A collection of scripts to generate bash scripts on an SGE cluster for the following tools:
- STAR
- kallisto
- Tophat2
- Cufflinks/Cuffquant
- featureCount (subread)
- salmon
- SpliceTrap
- indexes (aligner index files)
- scripts/ - python classes that wrap RNA-Seq tools/programs
- bin/ - scripts that use python classes to create qsub scripts
- templates/ - mako template for the qsub script
- Python 2
- mako template class
- Sun Grid Engine
I assume the raw data (paired end FASTQs) has this layout:
runDirectory
|
|
└───sampleA
│ │
│ └───00-raw
│ │ sampleA_1.fastq.gz
│ │ sampleA_2.fastq.gz
│
└───sampleB
│ │
│ └───00-raw
│ │ sampleB_1.fastq.gz
│ │ sampleB_2.fastq.gz
The data for each tool (STAR, kallisto, ...) will be output in its own subdirectory (eg 03-alignSTAR).
All rnaseq runs are assumed to be demultiplexed.
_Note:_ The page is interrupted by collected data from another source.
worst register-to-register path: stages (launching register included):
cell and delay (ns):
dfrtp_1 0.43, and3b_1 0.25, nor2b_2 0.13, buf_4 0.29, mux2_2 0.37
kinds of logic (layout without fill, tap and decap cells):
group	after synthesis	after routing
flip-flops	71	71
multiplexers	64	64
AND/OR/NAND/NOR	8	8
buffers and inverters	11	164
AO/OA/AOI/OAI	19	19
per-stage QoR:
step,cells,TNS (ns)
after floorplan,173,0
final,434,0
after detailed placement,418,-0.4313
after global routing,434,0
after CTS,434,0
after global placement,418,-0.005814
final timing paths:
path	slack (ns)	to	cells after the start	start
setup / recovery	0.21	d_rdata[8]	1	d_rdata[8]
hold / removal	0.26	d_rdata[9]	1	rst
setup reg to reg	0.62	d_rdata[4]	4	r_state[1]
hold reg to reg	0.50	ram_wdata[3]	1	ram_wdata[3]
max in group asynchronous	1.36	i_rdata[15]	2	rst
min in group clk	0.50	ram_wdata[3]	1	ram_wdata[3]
appconfig.json - specify the path to the various software siteconfig.json - specify the base path for apps and indexes
To run a tool such as the STAR aligner, we create a JSON file in the run directory.
# config_STAR.json
{
"samples": [ "sampleA", "sampleB"],
"basedir": "/data/ranseq/run1/",
"reference": "ensembl_hg19",
"date": "2019-03-31"
}
To generate the scripts:
python make_STAR.py config_STAR.json
which will create files:
sampleA/sampleA_STAR_ensembl_hg19.sh
sampleB/sampleB_STAR_ensembl_hg19.sh
We can qsub all the files like this (from the run directory) find -type f -name *STAR*.sh -exec qsub {} \;